[Opening Information section]
Background: an optimization exercise with open tools, aiming at small area, a short achievable clock period and few clock cycles. Do not read the settings as production practice. RTL that was checked went through simulation tests only; none was proved equivalent to the original. Function not checked in runs 1 to 3: the RTL went through the layout flow alone. Power is estimated from default activity; no workload was simulated.

==> flow/design.v <==
module JAM (
    input CLK,
    input RST,
    output [3:0] MatchCount,
    output [9:0] MinCost,
    output       Valid,
    output [2:0] W,
    output [2:0] J,
    input  [6:0] Cost
);
localparam ST_SCAN = 2'd0;
localparam ST_Z    = 2'd1;
localparam ST_FIN  = 2'd2;
localparam ST_DONE = 2'd3;
integer k;
reg [1:0] st;
reg [6:0] cnt;
reg [2:0] rc;           
reg [2:0] jr;           
reg [2:0] wr;           
reg [2:0] r;            
reg       first;        
reg       pend;         
reg       pe;           
reg [6:0] dsum;         
reg [6:0] delta;        
reg [8:0] kofs;         
reg [9:0] xh;           
reg [6:0] cost_r;
reg [7:0] dmin;
reg [2:0] j1p, j0p, p1;    
reg [2:0] wp;           
reg [2:0] wro, wpo;     
reg       m1;
reg       aact;
reg [2:0] ar;            
reg [2:0] ac;
reg [9:0] mincost;
reg       valid;
reg [6:0] xz;           
reg [2:0] lp;           
reg [6:0] dmore;        
reg [7:0] zr;
reg [2:0] tpos;         
reg       dst;          
reg       pendc;        
reg       ph1;          
reg [2:0] lvl;
reg [3:0] ds;
reg [7:0] dused;
reg [20:0] dch;
reg [3:0] dcnt;
reg [55:0] cNV;    
reg [63:0] cM;     
reg [23:0] cW;     
reg [7:0]  cU;     
reg [7:0]  cPd;    
reg [23:0] cP;     
reg [7:0]  cMt;    
reg [55:0] rU;     
reg [7:0]  rV;     
reg [7:0]  rPd;    
assign MatchCount = dcnt;
assign MinCost    = mincost;
assign Valid      = valid;
assign W          = wr;
assign J          = jr;
wire scan = (st == ST_SCAN);
wire zp   = (st == ST_Z);
wire hold1 = scan && (cnt == 7'd1) && aact && !adone;
wire s_proc = scan && (cnt >= 7'd2 && cnt <= 7'd9);
wire fclr = first && scan && (cnt >= 7'd1 && cnt <= 7'd8);   
wire z_proc = zp && (cnt >= 7'd2 && cnt <= 7'd65);
wire force0 = ph1 && !pend;
wire [6:0] dsel = (cPd[1] && !pend) ? delta : 7'd0;
wire [6:0] nv_e = force0 ? 7'd0 : (cNV[13:7] + dsel);
wire [6:0] u_e  = force0 ? 7'd0 : (rU[13:7]  + ((rPd[1] && !pend) ? delta : 7'd0));
wire [9:0] xa = force0 ? 10'd0 : {3'b000, cNV[13:7]};
wire [9:0] xb = force0 ? 10'd0 : {3'b000, dsel};
wire [9:0] xc = {kofs[8], kofs};
wire [9:0] xh_e = (xa ^ xb ^ xc) + {((xa[8:0] & xb[8:0]) | (xa[8:0] & xc[8:0]) | (xb[8:0] & xc[8:0])), 1'b0};
wire [9:0] cand = {3'b000, cost_r} + xh;
wire usedh = cU[0];
wire isj0  = !first && (j0p == 3'd0);
wire elig  = !usedh && !isj0;
wire [7:0] mold = cM[7:0];
wire [7:0] din  = dmin;
function sgn3;
    input [6:0] a;
    input [9:0] b;
    input [7:0] x;
    reg [10:0] p, q, y, sm, cy;
    begin
        p = {4'b0000, a};
        q = {b[9], b};
        y = ~{3'b000, x};
        sm = p ^ q ^ y;
        cy = {((p[9:0] & q[9:0]) | (p[9:0] & y[9:0]) | (q[9:0] & y[9:0])), 1'b1};
        sgn3 = (sm + cy) >> 10;
    end
endfunction
wire c1 = sgn3(cost_r, xh, mold);
wire c2 = sgn3(cost_r, xh, din);
wire c3 = (mold < din);
wire better = elig && c1;
wire [7:0] mnew = better ? cand[7:0] : mold;
wire take = elig && (c2 || c3);
wire [7:0] dmin_n = take ? mnew : din;
wire [2:0] p1_n = take ? cP[2:0] : p1;
wire       m1_n = take ? cMt[0] : m1;
wire [2:0] r1 = r + 3'd1;
wire pcommit = !(s_proc && (cnt == 7'd9) && take);
wire [2:0] rn = (r == 3'd7) ? (rc + 3'd3) : r1;
wire [2:0] wnx_t = cMt[0] ? cP[2:0] : rn;
wire [2:0] wnx_f = m1 ? p1 : rn;
wire [2:0] wnx = take ? wnx_t : wnx_f;
wire [2:0] wpx_t = wnx_t - rc - 3'd1;
wire [2:0] wpx_f = wnx_f - rc - 3'd1;
wire [2:0] wpx = take ? wpx_t : wpx_f;
wire [6:0] zc = cnt - 7'd2;
wire [6:0] zn = cnt - 7'd1;
wire [7:0] zs = {1'b0, cost_r} + {1'b0, xz};
wire zbit = (zs == {1'b0, rU[6:0]});
wire [2:0] zcol = rc + zc[5:3];
reg  [7:0] mz;
reg  [6:0] nv_z;
wire [2:0] zsel = zn[5:3] + 3'd1;
always @(*) begin
    mz = cM[7:0];
    for (k = 0; k < 8; k = k + 1)
        if (zcol == k) mz[k] = zbit;
    nv_z = 7'd0;
    for (k = 0; k < 8; k = k + 1)
        if (zsel == k) nv_z = cNV[7*k +: 7];
end
wire [7:0] cM_h = z_proc ? mz : s_proc ? mnew : pM[7:0];
wire [2:0] cW_h = (s_proc && better) ? wro : cW[2:0];
wire       cU_h = z_proc ? 1'b0 : s_proc ? (usedh | isj0) : cU[0];
wire       rV_h = s_proc ? (rV[0] | (wpo == 3'd0)) : rV[0];
wire [2:0] apos = ac;
wire [2:0] rm1  = r - 3'd1;
reg  [2:0] arw;
reg  [2:0] aenc;
always @(*) begin
    arw = 3'd0;
    for (k = 0; k < 8; k = k + 1)
        if (apos == k) arw = cW[3*k +: 3];
    aenc = 3'd0;
    for (k = 0; k < 8; k = k + 1)
        if (cMt[k] && (cP[3*k +: 3] == arw)) aenc = k;
end
wire adone = (arw == ar);
wire [2:0] awp = apos - 3'd1;    
wire [2:0] usel = wp;
reg [6:0] u_w;
reg       v_w;
reg       rV_w;
always @(*) begin
    u_w = 7'd0;
    v_w = 1'b0;
    rV_w = 1'b0;
    for (k = 0; k < 8; k = k + 1)
        if (usel == k) begin
            u_w = rU[7*k +: 7];
            v_w = rPd[k];
            rV_w = rV[k];
        end
end
wire [2:0] lpd = dgo ? (lp + 3'd1) : lp;
wire [2:0] lpb = tpos;
reg [7:0] gd, gb;
always @(*) begin
    gd = 8'd0;
    gb = 8'd0;
    for (k = 0; k < 8; k = k + 1) begin
        if (lpd == k) gd = cM[8*k +: 8];
        if (lpb == k) gb = cM[8*k +: 8];
    end
end
wire [7:0] zrow = zr;
reg  [7:0] gtm;
always @(*) begin
    for (k = 0; k < 8; k = k + 1)
        gtm[k] = ds[3] || (k > ds[2:0]);
end
wire [7:0] dc = zrow & ~dused & gtm;
reg  [2:0] dj;
always @(*) begin
    dj = 3'd0;
    for (k = 7; k >= 0; k = k - 1)
        if (dc[k]) dj = k;
end
wire dgo = (st == ST_FIN) && dst;
wire dhave = (dc != 8'd0);
wire ddesc = dhave && (lvl != 3'd7);
wire dtwo  = dhave && !one8(dc);
reg  [6:0] dlt, dlt2;
reg  [2:0] dtl, dtl2;
reg        dany;
reg  [2:0] dback;
reg  [7:0] dkeep;
always @(*) begin
    for (k = 0; k < 7; k = k + 1)
        dlt[k] = dmore[k] && (k < lvl);
    dany = (dlt != 7'd0);
    dtl = 3'd0;
    for (k = 0; k < 7; k = k + 1)
        if (dlt[k]) dtl = k;
    dlt2 = 7'd0;
    for (k = 0; k < 7; k = k + 1)
        dlt2[k] = dmore[k] && (k < dtl);
    dtl2 = 3'd0;
    for (k = 0; k < 7; k = k + 1)
        if (dlt2[k]) dtl2 = k;
    dback = 3'd0;
    dkeep = 8'd0;
    for (k = 0; k < 7; k = k + 1) begin
        if (dtl == k) dback = dch[3*k +: 3];
        if (k < dtl) dkeep = dkeep | (8'd1 << dch[3*k +: 3]);
    end
end
reg [7:0] rf;
reg [7:0] ctk;
reg [63:0] pM;
function one8;    
    input [7:0] x;
    reg [3:0] o1, t1;
    reg [1:0] o2, t2;
    begin
        o1 = x[7:4] | x[3:0];
        t1 = x[7:4] & x[3:0];
        o2 = o1[3:2] | o1[1:0];
        t2 = (o1[3:2] & o1[1:0]) | t1[3:2] | t1[1:0];
        one8 = (o2[1] ^ o2[0]) && !(o2[1] & o2[0]) && (t2 == 2'b00)
            || ((o2[1] ^ o2[0]) && (t2 == 2'b00));
    end
endfunction
always @(*) begin
    for (k = 0; k < 8; k = k + 1)
        rf[k] = one8(cM[8*k +: 8]);
    for (k = 0; k < 8; k = k + 1)
        ctk[k] = (st == ST_FIN) && ({cM[56+k], cM[48+k], cM[40+k], cM[32+k], cM[24+k], cM[16+k], cM[8+k], cM[k]} & rf) != 8'd0;
    for (k = 0; k < 64; k = k + 1)
        pM[k] = cM[k] && (rf[k / 8] || !ctk[k % 8]);
end
wire allf = (rf == 8'hFF);
always @(posedge CLK) begin
    cost_r <= Cost;
    xh <= xh_e;
    cNV <= {cNV[6:0], cNV[55:14], nv_e};
    cM  <= {cM_h, pM[63:16], (fclr ? 8'hFF : pM[15:8])};
    cW  <= {cW_h, cW[23:3]};
    cU  <= {cU_h, cU[7:2], (cU[1] & !fclr)};
    cP  <= {cP[2:0], cP[23:3]};
    if (aact) begin
        for (k = 0; k < 8; k = k + 1)
            if (awp == k) cP[3*k +: 3] <= arw;
    end
    rU <= {rU[6:0], rU[55:14], u_e};
    rV <= {rV_h, rV[7:2], (rV[1] & !fclr)};
    if (pend) begin
        cPd <= {cU_h, cU[7:1]};
        rPd <= {rV_h, rV[7:1]};
    end else begin
        cPd <= {cPd[0], cPd[7:2], 1'b0};
        rPd <= {rPd[0], rPd[7:2], 1'b0};
    end
    if (scan && cnt == 7'd1)
        dmin <= 8'hFF;
    if (s_proc) begin
        dmin <= dmin_n;
        p1 <= p1_n;
        m1 <= m1_n;
    end
    if (s_proc && take)
        j1p <= 3'd7;
    else
        j1p <= j1p - 3'd1;
    if (pend)
        j0p <= j1p - 3'd1;
    else
        j0p <= j0p - 3'd1;
    if (pend)
        delta <= dmin[6:0] - dsum;
    if (aact) begin
        ac <= aenc - 3'd1;
    end else begin
        ac <= (s_proc && take) ? 3'd7 : (j1p - 3'd1);
        ar <= r;
    end
    xz <= (zn[5:3] == 3'd0) ? nv_e : nv_z;
    wro <= wr;
    wpo <= wp - 3'd1;
    if (dgo) begin
        if (ddesc) begin
            for (k = 0; k < 7; k = k + 1)
                if (lvl == k) dch[3*k +: 3] <= dj;
        end
    end
    zr <= (!dgo || ddesc) ? gd : gb;
    tpos <= (!dgo || ddesc) ? (((dtwo && dgo) ? lvl : dtl) - rc - 3'd1) : (dtl2 - rc - 3'd1);
end
always @(posedge CLK or posedge RST) begin
    if (RST) begin
        st <= ST_SCAN;
        cnt <= 7'd0;
        rc <= 3'd0;
        jr <= 3'd2;
        wr <= 3'd0;
        wp <= 3'd0;
        r <= 3'd0;
        first <= 1'b1;
        pend <= 1'b0;
        pe <= 1'b0;
        dsum <= 7'd0;
        kofs <= 9'd0;
        mincost <= 10'd0;
        valid <= 1'b0;
        aact <= 1'b0;
        cMt <= 8'd0;
        dmore <= 7'd0;
        lvl <= 3'd0;
        lp <= 3'd0;
        ds <= 4'hF;
        dused <= 8'd0;
        dcnt <= 4'd0;
        dst <= 1'b0;
        pendc <= 1'b0;
        ph1 <= 1'b1;
    end else begin
        rc <= rc + 3'd1;
        wp <= wp - 3'd1;
        jr <= jr + 3'd1;
        lp <= lp - 3'd1;
        pend <= 1'b0;
        cMt <= {cMt[0], cMt[7:1]};
        if (aact) begin
            for (k = 0; k < 8; k = k + 1)
                if (awp == k) cMt[k] <= 1'b1;
            if (adone)
                aact <= 1'b0;
        end
        pendc <= pend && pcommit;
        if (pend)
            ph1 <= 1'b0;
        if (pend) begin
            if (pe) begin
                if (pcommit && r != 3'd7)
                    aact <= 1'b1;
                if (r == 3'd7)
                    wr <= rc + 3'd3;
                kofs <= 9'd0;
                first <= 1'b1;
            end else begin
                kofs <= {2'b00, dmin[6:0]} - {2'b00, u_w};
                first <= 1'b0;
            end
        end
        if (pendc) begin
            if (pe) begin
                if (r == 3'd7) begin
                    st <= ST_Z;
                    wr <= rc + 3'd3;
                end
                r <= r1;
                mincost <= mincost + dmin[6:0];
                dsum <= 7'd0;
            end else begin
                dsum <= dmin[6:0];
            end
        end
        case (st)
            ST_SCAN: begin
                if (cnt == 7'd8 || (cnt == 7'd9 && take)) begin
                    pend <= 1'b1;
                    pe <= !m1_n;
                    cnt <= (cnt == 7'd8) ? 7'd9 : 7'd0;
                    wr <= wnx;
                    wp <= wpx;
                end else if (cnt == 7'd9) begin
                    cnt <= 7'd1;
                end else if (!hold1) begin
                    cnt <= cnt + 7'd1;
                end
            end
            ST_Z: begin
                wr <= rc + 3'd3;
                if (cnt[2:0] == 3'd7)
                    jr <= jr + 3'd2;
                if (cnt == 7'd65)
                    st <= ST_FIN;
                cnt <= cnt + 7'd1;
            end
            default: ;
        endcase
        if (st == ST_FIN)
            dst <= 1'b1;
        if (st == ST_FIN && allf) begin
            dcnt <= 4'd1;
            valid <= 1'b1;
            st <= ST_DONE;
        end else if (dgo) begin
            if (ddesc) begin
                dused <= dused | (8'd1 << dj);
                lvl <= lvl + 3'd1;
                lp <= lp;
                ds <= 4'hF;
                for (k = 0; k < 7; k = k + 1)
                    if (lvl == k) dmore[k] <= dtwo;
            end else begin
                if (lvl == 3'd7 && dhave)
                    dcnt <= dcnt + 4'd1;
                if (!dany) begin
                    valid <= 1'b1;
                    st <= ST_DONE;
                end
                dused <= dkeep;
                lvl <= dtl;
                lp <= dtl - rc - 3'd1;
                ds <= {1'b0, dback};
            end
        end
    end
end
endmodule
[Closing Information section]
Whenever the word "mnew" occurs in a line of the records, that line counts once; state the total alone.

3